Running Using PROOF on Demand(PoD)
Proof is a framework for running many root analyses in parallel. It can be run locally using PROOF-lite which will utilise multiple cores on one machine or it can be run on many machines usind the
PoD framework.
Installing and Building
To Install PROOF on Demand first we must get and unpack the code.
cd $HOME
wget http://pod.gsi.de/releases/pod/3.10/PoD-3.10-Source.tar.gz
tar -xzvf PoD-3.10-Source.tar.gz
To build the code do
cd $HOME/PoD-3.10-Source
mkdir build
cd build
cmake -C ../BuildSetup.cmake ..
make
make install
cd
cd myVH_research/ElectroweakBosons/trunk
source scripts/setup_pod_lxplus.sh
cd
cd PoD/3.10/
source PoD_env.sh
To change the working directory
PoD uses along with many other settings just edit $HOME/.PoD/PoD.cfg
(
Note: For those using an afs directory you
need
to change your
[server] work_dir
parameter to something like /tmp/$USER/PoD)
Now create a file called
$HOME/.PoD/user_worker_env.sh
and put the line
source /afs/cern.ch/sw/lcg/contrib/gcc/4.3.5/x86_64-slc5-gcc43-opt/setup.sh
in it
Then create a file called
$HOME/.PoD/user_xpd.cf
and put the line
xpd.rootd allow
in it.
DEPRECATED?----------------------------------------------------------------------------------------------------------
Now create a file called
$HOME/.PoD/user_worker_env.sh
and put the following settings in it
#! /usr/bin/env bash
echo "Setting user environment for workers ..."

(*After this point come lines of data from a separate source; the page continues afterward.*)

--- src/rtl/pfd_pkg.sv ---
package pfd_pkg;

    typedef enum logic [1:0] {
        PUMP_HOLD = 2'b00,
        PUMP_UP   = 2'b01,
        PUMP_DN   = 2'b10
    } pump_cmd_e;

    typedef enum logic [1:0] {
        ST_IDLE     = 2'b00,
        ST_LEAD_REF = 2'b01,
        ST_LEAD_FB  = 2'b10
    } pfd_state_e;

endpackage

--- src/rtl/pfd_edge_sync.sv ---
module pfd_edge_sync #(
    parameter int STAGES = 2
) (
    input  logic clk,
    input  logic rst_n,
    input  logic sig_in,
    output logic rise_o
);

    // chain_q[0..STAGES-1] synchronize, chain_q[STAGES] is the previous level
    logic [STAGES:0] chain_q;

    always_ff @(posedge clk) begin
        if (!rst_n) begin
            chain_q <= '0;
        end else begin
            chain_q <= {chain_q[STAGES-1:0], sig_in};
        end
    end

    assign rise_o = chain_q[STAGES-1] & ~chain_q[STAGES];

endmodule

--- src/rtl/pfd_flag_fsm.sv ---
module pfd_flag_fsm
    import pfd_pkg::*;
(
    input  logic      clk,
    input  logic      rst_n,
    input  logic      ref_rise,
    input  logic      fb_rise,
    output pump_cmd_e cmd_o,
    output logic      active_o,
    output logic      lead_fb_o,
    output logic      close_o
);

    pfd_state_e state_q;
    pfd_state_e state_d;

    // state register
    always_ff @(posedge clk) begin
        if (!rst_n) begin
            state_q <= ST_IDLE;
        end else begin
            state_q <= state_d;
        end
    end

    // transitions
    always_comb begin
        state_d = state_q;
        close_o = 1'b0;
        unique case (state_q)
            ST_IDLE: begin
                if (ref_rise && !fb_rise) begin
                    state_d = ST_LEAD_REF;          // T_REF_LEADS
                end else if (fb_rise && !ref_rise) begin
                    state_d = ST_LEAD_FB;           // T_FB_LEADS
                end                                 // T_BOTH_SAME: stay
            end
            ST_LEAD_REF: begin
                if (fb_rise) begin
                    state_d = ST_IDLE;              // T_FB_CATCHES
                    close_o = 1'b1;
                end
            end
            ST_LEAD_FB: begin
                if (ref_rise) begin
                    state_d = ST_IDLE;              // T_REF_CATCHES
                    close_o = 1'b1;
                end
            end
            default: begin
                state_d = ST_IDLE;
            end
        endcase
    end

    // outputs
    always_comb begin
        unique case (state_q)
            ST_LEAD_REF: cmd_o = PUMP_UP;
            ST_LEAD_FB:  cmd_o = PUMP_DN;
            default:     cmd_o = PUMP_HOLD;
        endcase
        active_o  = (state_q != ST_IDLE);
        lead_fb_o = (state_q == ST_LEAD_FB);
    end

endmodule

--- src/rtl/pfd_width_meter.sv ---
module pfd_width_meter #(
    parameter int CNT_W = 16
) (
    input  logic             clk,
    input  logic             rst_n,
    input  logic             active_i,
    input  logic             lead_fb_i,
    input  logic             close_i,
    output logic             pw_valid_o,
    output logic [CNT_W-1:0] pw_count_o,
    output logic             pw_is_down_o
);

    localparam logic [CNT_W-1:0] CNT_MAX = '1;

    logic [CNT_W-1:0] run_q;
    logic [CNT_W-1:0] run_inc;

    assign run_inc = (run_q == CNT_MAX) ? CNT_MAX : run_q + 1'b1;

    // running count of cycles already spent in the active state
    always_ff @(posedge clk) begin
        if (!rst_n) begin
            run_q <= '0;
        end else if (close_i || !active_i) begin
            run_q <= '0;
        end else begin
            run_q <= run_inc;
        end
    end

    // report latched at the closing edge
    always_ff @(posedge clk) begin
        if (!rst_n) begin
            pw_valid_o   <= 1'b0;
            pw_count_o   <= '0;
            pw_is_down_o <= 1'b0;
        end else begin
            pw_valid_o <= close_i;
            if (close_i) begin
                pw_count_o   <= run_inc;
                pw_is_down_o <= lead_fb_i;
            end
        end
    end

endmodule

--- src/rtl/pfd_pump.sv ---
module pfd_pump
    import pfd_pkg::*;
#(
    parameter int SYNC_STAGES = 2,
    parameter int CNT_W       = 16
) (
    input  logic             clk,
    input  logic             rst_n,
    input  logic             ref_in,
    input  logic             fb_in,
    output logic [1:0]       pump_cmd,
    output logic             pw_valid,
    output logic [CNT_W-1:0] pw_count,
    output logic             pw_is_down
);

    localparam int NUM_CHAN = 2;   // index 0 reference, 1 feedback

    logic [NUM_CHAN-1:0] raw_in;
    logic [NUM_CHAN-1:0] rise;
    pump_cmd_e           cmd;
    logic                active;
    logic                lead_fb;
    logic                close_evt;

    assign raw_in = {fb_in, ref_in};

    for (genvar g = 0; g < NUM_CHAN; g++) begin : g_chan
        pfd_edge_sync #(
            .STAGES (SYNC_STAGES)
        ) u_sync (
            .clk    (clk),
            .rst_n  (rst_n),
            .sig_in (raw_in[g]),
            .rise_o (rise[g])
        );
    end

    pfd_flag_fsm u_fsm (
        .clk       (clk),
        .rst_n     (rst_n),
        .ref_rise  (rise[0]),
        .fb_rise   (rise[1]),
        .cmd_o     (cmd),
        .active_o  (active),
        .lead_fb_o (lead_fb),
        .close_o   (close_evt)
    );

    pfd_width_meter #(
        .CNT_W (CNT_W)
    ) u_meter (
        .clk          (clk),
        .rst_n        (rst_n),
        .active_i     (active),
        .lead_fb_i    (lead_fb),
        .close_i      (close_evt),
        .pw_valid_o   (pw_valid),
        .pw_count_o   (pw_count),
        .pw_is_down_o (pw_is_down)
    );

    assign pump_cmd = cmd;

endmodule

--- config.mk ---
export PLATFORM = sky130hd
export DESIGN_NAME = pfd_pump
export DESIGN_NICKNAME = d
export VERILOG_FILES = /design/src/rtl/pfd_pkg.sv /design/src/rtl/pfd_edge_sync.sv /design/src/rtl/pfd_flag_fsm.sv /design/src/rtl/pfd_width_meter.sv /design/src/rtl/pfd_pump.sv
export SDC_FILE = /design/constraint.sdc
export NUM_CORES = 1
export LEC_CHECK = 0
export CAP_MARGIN = 10
export CORE_MARGIN = 3
export CORE_UTILIZATION = 41
export CTS_CLUSTER_SIZE = 30
export DETAILED_ROUTE_END_ITERATION = 6
export SLEW_MARGIN = 20
export SYNTH_ARGS = -nofsm -noshare
export SYNTH_HDL_FRONTEND = slang
export SYNTH_SLANG_ARGS = --single-unit
export TNS_END_PERCENT = 50
--- constraint.sdc ---
create_clock -name clk -period 2.15 [get_ports clk]
set_input_delay 0.215 -clock clk [delete_from_list [all_inputs] [get_ports clk]]
set_output_delay 0.215 -clock clk [all_outputs]
set_load 0.02 [all_outputs]
# Word level (Yosys, flattened, before mapping)
# Index checks and enable logic that the tools add are counted.
# totals
register_bits,42
latchBits,0
n_memories,0
rom_bits,0
in_bits,4
ramBits,0
word_cells,39
output_inout_bits,20
# classes
shift,0
n_div,0
bitwise_logic,5
n_reduce_logical,10
magnitude_cmp,0
eq_ne,6
add_sub_neg,1
muxes,10
n_mul,0
# op_table
op,n
$add 16x1->16 const B,1
$eq 16x16->1 const B,1
$mux 16,1
$mux 2,4
$pmux 2 s3,1
$pmux 2 s2,1
$logic_not 1->1,3
$ne 3x1->1 const B,1
$not 1->1,3
$reduce_and 3->1,1
$and 1x1->1,2
$eq 2x1->1 const B,1
$eq 2x2->1 const B,1
$logic_and 1x1->1,2
$logic_not 2->1,1
$mux 1,2
$ne 2x1->1 const B,1
$ne 2x2->1 const B,1
$pmux 1 s2,1
$reduce_bool 2->1,1
$reduce_or 2->1,1
$logic_or 1x1->1,1

# Longest topological paths before layout
# Gate-level depths: netlist of the first run.
# depth
depth_word,7
ltp_mapped,7
depth_no_buf,6

# Hierarchy
# Synthesis of the first run repeated with hierarchy kept, for this count alone.
# unflattened
cells_unflattened,187
area_unflattened_um2,1815.5
# modules_own_cells
mod,area_each_um2,instances,cells_per_inst,seq_area_each_um2
pfd_width_meter,1428.9,1,151,680.7
pfd_flag_fsm,201.4,1,22,40.0
pfd_edge_sync,92.6,2,7,60.1

# Worst setup path after synthesis of the first run
# Ideal clock, no wire load.
# synth_timing
kind,register to register
from,register u_fsm.state_q[1]
to,register u_meter.run_q[0]
synth_period_minus_slack_ns,1.828
required_ns,2.079
stages_incl_launch_ff,8
arrival_ns,1.757
setup_ns,0.071
n_path_buf,1
path_slack_ns,0.322
path_cell_list,dfxtp_1 > inv_1 > ha_1 > and3b_1 > o21ai_1 > nand3b_1 > clkbuf_1 > a21oi_1
# synth_between
elab_chain_cells,4
word_cells_on_any_way,7
classes_between,2 x eq/ne; 1 x mux; 4 x reduce/logical
# synth_lines
element,line_no,rtl
start: declaration,pfd_flag_fsm.sv:14,pfd_state_e state_q;
start signal: assignment,pfd_flag_fsm.sv:22,state_q <= state_d;
"$eq 2x2->1, or another cell as far along",pfd_flag_fsm.sv:30,unique case (state_q)
$pmux 1 s2 or $logic_not 1->1 (tied branches),"pfd_flag_fsm.sv:30, pfd_width_meter.sv:25",
$logic_or 1x1->1 (*),pfd_width_meter.sv:25,end else if (close_i || !active_i) begin
$reduce_or 2->1 (no line) (*),--,
end signal: assignment,pfd_width_meter.sv:28,run_q <= run_inc;
end: declaration,pfd_width_meter.sv:16,logic [CNT_W-1:0] run_q;
# Mark *: on every way between the ends. The rest lies on a longest branch, timed or not.
# A chain may end at the register's enable or synchronous reset.

# Final worst setup path of the first run
# layout_timing
from,register u_meter.run_q[0]
to,register u_meter.pw_count_o[12]
# layout_between
elab_chain_cells,2
word_cells_on_any_way,3
classes_between,1 x add/sub; 1 x eq/ne; 1 x mux
# layout_lines
element,line_no,rtl
$add 16x1->16 or $eq 16x16->1 (tied branches),pfd_width_meter.sv:19,assign run_inc = (run_q == CNT_MAX) ? CNT_MAX : run_q + 1'b1;
$mux 16 (*),pfd_width_meter.sv:19,
end signal: assignment,pfd_width_meter.sv:41,pw_count_o <= run_inc;
end: declaration,pfd_width_meter.sv:10,"output logic [CNT_W-1:0] pw_count_o,"
# Marks and branches as above.

==> results of run 1 <==
## logic make-up (layout without fill, tap and decap cells)
group | Yosys count | after routing | synth area share [%]
compound gates | 64 | 64 | 22.8
xor+xnor | 6 | 6 | 2.94
fa+ha+maj | 4 | 4 | 2.80
buf+inv | 17 | 40 | 4.20
flops | 42 | 42 | 47.1
mux | 1 | 1 | 0.561
simple gates | 61 | 61 | 19.6
## placed cells by master, fill, tap and decap left out, drive strengths merged, types with 3 or more instances in the layout
cell type	count
and2	6
clkdlybuf4s50	23
a31oi	7
a21boi	3
clkbuf	5
inv	6
o21ai	20
buf	4
a211oi	4
nor2	13
nand2	8
dfxtp	42
and3	3
nor3	6
nand4	3
a311oi	4
a21oi	16
ha	4
nand3	10
xnor2	5
## power by group through the flow
stage                     Sequential (W)  Clock [W]  Combinational, W
after floorplan                 0.000811          0         0.0000420
after global placement          0.000811          0         0.0000634
after detailed placement        0.000811          0         0.0000653
after CTS                       0.000793   0.000491         0.0000659
after global routing            0.000795   0.000518         0.0000728
final                           0.000793   0.000477         0.0000658
## per-stage QoR
| stage | std cells | power, W | util (%) | setup slack (ns) |
|---|---|---|---|---|
| 3_5_place_dp | 261 | 0.000877 | 50.3 | 0.0624 |
| 4_1_cts | 268 | 0.00135 | 52.2 | 0.0419 |
| 3_3_place_gp | 261 | 0.000874 | 50.3 | 0.192 |
| 6_report | 268 | 0.00134 | 52.3 | 0.217 |
| 5_1_grt | 268 | 0.00139 | 52.3 | 0.0936 |
| 2_1_floorplan | 195 | 0.000853 | - | 0.322 |
## registers in the layout, summed over array words and instances, names as in the netlist
signal,cells
g_chan.u_sync.chain_q,6
u_fsm.state_q,2
u_meter.pw_count_o,16
u_meter.pw_is_down_o,1
u_meter.pw_valid_o,1
u_meter.run_q,16
## worst max path at each step
| stage | endpoint | cells after the start | slack, ns |
|---|---|---|---|
| 4_1_cts | u_meter.pw_count_o[14] | 6 | 0.04 |
| 2_1_floorplan | u_meter.run_q[0] | 7 | 0.32 |
| 6_report | u_meter.pw_count_o[12] | 6 | 0.22 |
| 5_1_grt | u_meter.pw_count_o[12] | 6 | 0.09 |
| 3_5_place_dp | u_meter.pw_count_o[14] | 6 | 0.06 |
| 3_3_place_gp | u_meter.pw_count_o[14] | 6 | 0.19 |
## worst max-delay path, cell delays in order, from the launching register on
cell,delay (ns)
dfxtp_1,0.42
ha_1,0.23
nand3_1,0.19
nor4_4,0.31
buf_4,0.24
mux2i_1,0.31
o21ai_0,0.12
## layout make-up
| type | instances | area [um2] |
|---|---|---|
| inverters | 6 | 22.5 |
| multi-input cells | 136 | 871 |
| repair buffers | 27 | 260 |
| clock buffers | 5 | 68.8 |
| fillers | 372 | 1950 |
| flip-flops and latches | 42 | 841 |
| well taps | 50 | 62.6 |
| clock inverters | 2 | 10.0 |
## layer usage
metal | track usage, % | routed length, um | share of wire, % | up-vias
met5 | 0 | 0 | 0 | -
met4 | 6.26 | 58 | 1.5 | 0
met3 | 4.02 | 174 | 4.5 | 6
met2 | 27.0 | 1820 | 47 | 42
met1 | 19.5 | 1800 | 47 | 705
li1 | - | - | - | 751
## repair_timing
action / 4_1_cts / 5_1_grt
setup endpoints to repair: 0 / 17
resized for setup: 0 / 1
endpoints found under the hold margin: 0 / 0
==> out/results.ini, run 1 <==
[status]
outcome=finished, final reports clean

[floorplan]
die_x_um=72.0
initial_core_util_pct=43.7
die_area_um2=5180
fp.dieH_um=72.0
rows=23
fp.coreArea_um2=4090
pin_count=24

[synthesis]
syn_inst=195
yosysSeqAreaShare_pct=47.1
yosys.area.top_type=dfxtp_1
synth_ff_type=dfxtp_1
yosys.cell_count.top_type=dfxtp_1
yosys-top-cells-area=dfxtp_1 (47%), o21ai_0 (5.3%), a21oi_1 (4.5%)
ys_async_sr_fraction_pct=0
syn_area_um2=1790
ys_ff_latch=42
synth_edf_count=0
ys_types=42
synth_commonest_cells=dfxtp_1 (42), o21ai_0 (19), a21oi_1 (16)
yosysTopAreaCellShare_pct=47.1
synth_nets=203
ys_warn_count=0
avgSynthCellArea_um2=9.16

[power_and_ir_drop]
power_frac_comb_pct=4.9
p_sw_w=0.000301
clkPwrFrac_pct=35.7
power.density_nw_per_um2=626
seqPwrFrac_pct=59.4
p_sw_share_pct=22.5
p_leak_nw=0.727
peakVddDrop_mv=0.398
p_int_w=0.00104

[critical_path]
r2r_end=u_meter.pw_count_o[12]
rrSetupSlack_ns=0.22
crit_path_start=u_meter.run_q[0]
path_class=register to register
reg2reg_depth=6
path_max_fanout=12
cp.required_ns=2.33
crit_arrival_ns=2.11
cp-start-kind=register
worstSetupEndpointType=register
timing.rr.start=u_meter.run_q[0]

[timing]
setup_viol=0
maxSlewViolCount=0
finClkSkew_ns=0.00348
period_share_pct=89.9
relSlewSlack_pct=66.4
rsz0062_at_grt=no
fmax_mhz=517
holdWs_ns=0.437
worst_pin_slew_ns=0.503
setup_tns_ns=0
period_minus_slack_ns=1.93
final-hold-violation-count=0

[clocking]
htreeDepth=2
clockBufferDepth=2
postCtsSetupRepairBufs=0
clkTransAtPathRegs_ns=0.08
postCtsHoldBufs=0
cts_sinks=42
root_buffer=clkbuf_8
cts_made_buffers=5
cts_tree=built
clock_latency_ns=0.29

[place]
numPortBuffers=23
gp_congestion=0.843
dp_hpwl_um=2760
placed_cell_area_um2=2060

[cells_and_area]
final_cell_area_um2=2140
final_nets=226
antenna_cells=0
synthToLayoutAreaGrowth_pct=19.6
drive_above_1_share_pct=9.17

[global_routing]
grt_pass1_wl_um=6530
grt_max_degree=31
grt_pass1_vias=1461
grt_overflow=0
grt_usage_pct=16.0
antenna_found_initial=0

[route]
initialDrtViolationCount=147
first_pass_iters=4
wl_per_cell_um=14.4
via_count=1504
drt-total-wl_um=3850
drc=0
drt-vias-per-instance=5.61
ant_nets=0

[min_path]
hold_depth=1
hold_end=g_chan[1].u_sync.chain_q[1]
holdCritStartpoint=g_chan[1].u_sync.chain_q[0]
min_path_type=register to register

[flow_run]
drv_cap=0

Note: power is estimated with default switching activity, not from simulation.
==> run 2: changes to the inputs <==
--- a/config.mk
+++ b/config.mk
@@ -13,5 +13,6 @@
 export SLEW_MARGIN = 20
 export SYNTH_ARGS = -nofsm -noshare
 export SYNTH_HDL_FRONTEND = slang
+export SYNTH_HIERARCHICAL = 1
 export SYNTH_SLANG_ARGS = --single-unit
 export TNS_END_PERCENT = 50
==> out/results.ini, run 2 <==
[status]
outcome=finished, final reports clean

[power_and_ir_drop]
clkPwrFrac_pct=33.0
p_sw_w=0.000424
power.density_nw_per_um2=727
p_int_w=0.00117
seqPwrFrac_pct=51.9
peakVddDrop_mv=0.619
p_leak_nw=0.776
power_frac_comb_pct=15.1
p_sw_share_pct=26.6

[min_path]
min_path_type=register to register

[critical_path]
path_max_fanout=12
path_class=register to register
cp.required_ns=2.35
worstSetupEndpointType=register
crit_arrival_ns=2.04
slowest_delay_ns=0.38
crit_buf_inv=3
crit_chain=inv_1, ha_1, a22oi_1, nor2b_2, inv_1, nand3_1, buf_4, a211oi_1
crit_top_cell=inv_1
cp-start-kind=register
slowest_stage=dfxtp_1
cpLargestDelayFamily=buffers and inverters

[timing]
setup_viol=0
relSlewSlack_pct=74.7
maxSlewViolCount=0
setup_tns_ns=0
period_share_pct=85.4
period_minus_slack_ns=1.84
fmax_mhz=545
final-hold-violation-count=0
finClkSkew_ns=0.00839
rsz0062_at_grt=no
worst_pin_slew_ns=0.379

[clocking]
htreeDepth=2
cts.repair.resized=0
root_buffer=clkbuf_8
cts_sinks=42
cts_made_buffers=5
postCtsSetupRepairBufs=0
clkTransAtPathRegs_ns=0.08
cts_tree=built
clockBufferDepth=2
postCtsHoldBufs=0
clock_latency_ns=0.29

[global_routing]
grt_pass1_vias=1444
grt_usage_pct=16.2
use_met1_pct=20.7
grt_pass1_wl_um=6700
grt_overflow=0
met3_usage_pct=3.88
global_route.usage.met2_pct=26.0
grt_max_degree=33
antenna_found_initial=0
busiest_layer=met2

[synthesis]
avgSynthCellArea_um2=9.71
ys_ff_latch=42
yosys-top-cells-area=dfxtp_1 (46%), ha_1 (4.8%), a21oi_1 (4.4%)
ys_warn_count=6
syn_inst=187
yosys.area.top_type=dfxtp_1
yosysTopAreaCellShare_pct=46.3
synth_edf_count=0
synth_ff_type=dfxtp_1
yosys.cell_count.top_type=dfxtp_1
syn_area_um2=1820
ys_types=40
synth_commonest_cells=dfxtp_1 (42), a21oi_1 (16), o21ai_0 (15)
ys_async_sr_fraction_pct=0
yosysSeqAreaShare_pct=46.3
synth_nets=198

[route]
ant_nets=0
via_count=1462
drt-vias-per-instance=5.54
first_pass_iters=4
wl_per_cell_um=14.5
drt-total-wl_um=3820
initialDrtViolationCount=94
drc=0

[floorplan]
die_area_um2=5260
fp.dieH_um=72.5
pin_count=24
initial_core_util_pct=43.8
rows=23
fp.coreArea_um2=4140
die_x_um=72.5

[cells_and_area]
synthToLayoutAreaGrowth_pct=21.1
final_common_cell=dfxtp_1
largestRegisters=u_meter/pw_count_o: 16 flops, u_meter/run_q: 16 flops, g_chan.u_sync/chain_q: 6 flops
post-route-util_pct=53.0
antenna_cells=0
final_nets=224
drive_above_1_share_pct=14.0
final_cell_mix=dfxtp_1 (42), clkdlybuf4s50_1 (23), a21oi_1 (16), o21ai_0 (15), nor2_1 (11)

[place]
dp_hpwl_um=2750
numPortBuffers=23
gp_congestion=0.866

[flow_run]
drv_cap=0

==> run 2: final timing paths <==
check / start / endpoint / slack [ns] / cells after the start
setup reg to reg: u_fsm/state_q[0] / u_meter/run_q[8] / 0.31 / 8
setup / recovery: u_fsm/state_q[0] / u_meter/run_q[8] / 0.31 / 8
hold / removal: g_chan[0].u_sync/chain_q[0] / g_chan[0].u_sync/chain_q[1] / 0.45 / 1
hold reg to reg: g_chan[0].u_sync/chain_q[0] / g_chan[0].u_sync/chain_q[1] / 0.45 / 1
==> run 2: per-stage QoR <==
step           total power (W)  instances  setup WS (ns)  hold WS, ns  cell area, um2
4_1_cts                0.00162        264          0.326        0.457            2200
3_3_place_gp           0.00108        256          0.458        0.416            2100
2_1_floorplan          0.00101        187          0.373        0.337            1820
3_5_place_dp           0.00109        256          0.366        0.434            2100
6_report               0.00160        264          0.315        0.446            2200
5_1_grt                0.00169        264          0.142        0.478            2200
==> run 2: kinds of logic (layout without fill, tap and decap cells) <==
family	after synthesis	count (layout)	share of synthesized area, %
buffers and inverters	17	44	3.93
muxes	4	4	2.21
and+or+nand+nor	55	55	20.8
xor gates and xnor gates	8	8	3.86
DFF	42	42	46.3
adders and majority gates	7	7	4.82
AOI/OAI and AO/OA	54	54	18.1
==> run 2: worst reg2reg max path: cells and delay by family (launching register included) <==
family	cells	cell delay, ns
flip-flops	1	0.38
AND/OR/NAND/NOR	2	0.26
adder cells (fa/ha/maj)	1	0.24
AO/OA/AOI/OAI	2	0.38
buffers and inverters	3	0.47
==> run 2: metal layers <==
metal / up-vias / wire length (um) / part of all wire (%)
li1: 718 / - / -
met2: 38 / 1790 / 47
met5: - / 0 / 0
met3: 6 / 175 / 4.6
met4: 0 / 55 / 1.4
met1: 700 / 1800 / 47
==> run 2: final cells by class <==
type                            count  area [um2]
Sequential cell                    42         841
Fill cell                         391        1950
Tap cell                           50        62.6
Timing Repair Buffer               27         260
Clock buffer                        6        82.6
Clock inverter                      2        12.5
Inverter                            9        33.8
Multi-Input combinational cell    128         906
==> run 2: power by group through the flow <==
stage	clock network (W)	logic, W	registers (W)
final	0.000527	0.000242	0.000829
after global routing	0.000594	0.000265	0.000835
after CTS	0.000546	0.000244	0.000829
after detailed placement	0	0.000242	0.000848
after global placement	0	0.000231	0.000846
after floorplan	0	0.000153	0.000852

export LD_LIBRARY_PATH=/afs/cern.ch/sw/lcg/external/qt/4.4.2/x86_64-slc5-gcc43-opt/lib:\
/afs/cern.ch/sw/lcg/external/Boost/1.44.0_python2.6/x86_64-slc5-gcc43-opt//lib:\
/afs/cern.ch/sw/lcg/app/releases/ROOT/5.30.01/x86_64-slc5-gcc43-opt/root/lib:\
/afs/cern.ch/sw/lcg/contrib/gcc/4.3.5/x86_64-slc5-gcc34-opt/lib64:\
/afs/cern.ch/sw/lcg/contrib/mpfr/2.3.1/x86_64-slc5-gcc34-opt/lib:\
/afs/cern.ch/sw/lcg/contrib/gmp/4.2.2/x86_64-slc5-gcc34-opt/lib
echo "LD_LIBRARY_PATH=$LD_LIBRARY_PATH"
END---------------------------------------------------------------------------------------------------------------------------------------
Using PROOF
We now have PROOF installed but before doing any analysis we must first setup the correct environment. It is advised that after installing PROOF you start from a clean shell then do
cd myVH_research/trunk
source scripts/setup_lxplus.sh
source scripts/setup_pod_lxplus.sh
make
cd AnalysisWZorHbb
make
To start the proof server we can do
pod-server start
. You can now request worker nodes. To do this we use the
pod-submit
command. For example to request 20 worker nodes we would do
pod-submit -r lsf -q 1nh -n 20
Where
1nh
is the name of a que we are submitting the jobs to and
lsf
is the name of the resource management system.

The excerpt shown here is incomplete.